### Stored data

↓↓↓

### src/rtl/wdg_pkg.sv
package wdg_pkg;
  localparam int unsigned CMD_XFER  = 7;
  localparam int unsigned CMD_ROUTE = 6;
  localparam int unsigned CMD_BPOL  = 5;
  localparam int unsigned CMD_PULSE = 4;
  localparam int unsigned CMD_WMSK  = 3;
  localparam int unsigned CMD_TMSK  = 2;
  localparam int unsigned CMD_WFLG  = 1;
  localparam int unsigned CMD_TFLG  = 0;
  localparam logic [7:0]  CMD_RESET = 8'h0C;
endpackage

### src/rtl/wdg_bcd_down.sv
module wdg_bcd_down #(
  parameter int unsigned NDIG = 4,
  localparam int unsigned W = 4 * NDIG
) (
  input  logic         clk_i,
  input  logic         rst_ni,
  input  logic         load_i,
  input  logic [W-1:0] load_val_i,
  input  logic [W-1:0] val_i,
  input  logic         tick_i,
  output logic         fire_o
);
  logic [W-1:0] cnt_q;
  logic         run;

  function automatic logic [W-1:0] bcd_dec(input logic [W-1:0] v);
    logic [W-1:0] r;
    logic borrow;
    r = v;
    borrow = 1'b1;
    for (int i = 0; i < NDIG; i++) begin
      if (borrow) begin
        if (v[4*i +: 4] == 4'd0) begin
          r[4*i +: 4] = 4'd9;
        end else begin
          r[4*i +: 4] = v[4*i +: 4] - 4'd1;
          borrow = 1'b0;
        end
      end
    end
    return r;
  endfunction

  assign run    = (val_i != '0) && tick_i && !load_i;
  assign fire_o = run && (cnt_q == W'(1));

  always_ff @(posedge clk_i or negedge rst_ni) begin
    if (!rst_ni)      cnt_q <= '0;
    else if (load_i)  cnt_q <= load_val_i;
    else if (fire_o)  cnt_q <= val_i;
    else if (run && cnt_q != '0) cnt_q <= bcd_dec(cnt_q);
  end

  AST_RELOAD: assert property (@(posedge clk_i) disable iff (!rst_ni)
    load_i |=> cnt_q == $past(load_val_i));

  for (genvar g = 0; g < NDIG; g++) begin : g_dig
    AST_DIGIT_BCD: assert property (@(posedge clk_i) disable iff (!rst_ni)
      cnt_q[4*g +: 4] <= 4'd9);
  end
endmodule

↑↑↑

### WORK INSTRUCTIONS
Each line holding the word "begin" must be pulled from the records.

### TASK ANSWER
    for (int i = 0; i < NDIG; i++) begin
      if (borrow) begin
        if (v[4*i +: 4] == 4'd0) begin
        end else begin
  always_ff @(posedge clk_i or negedge rst_ni) begin
  for (genvar g = 0; g < NDIG; g++) begin : g_dig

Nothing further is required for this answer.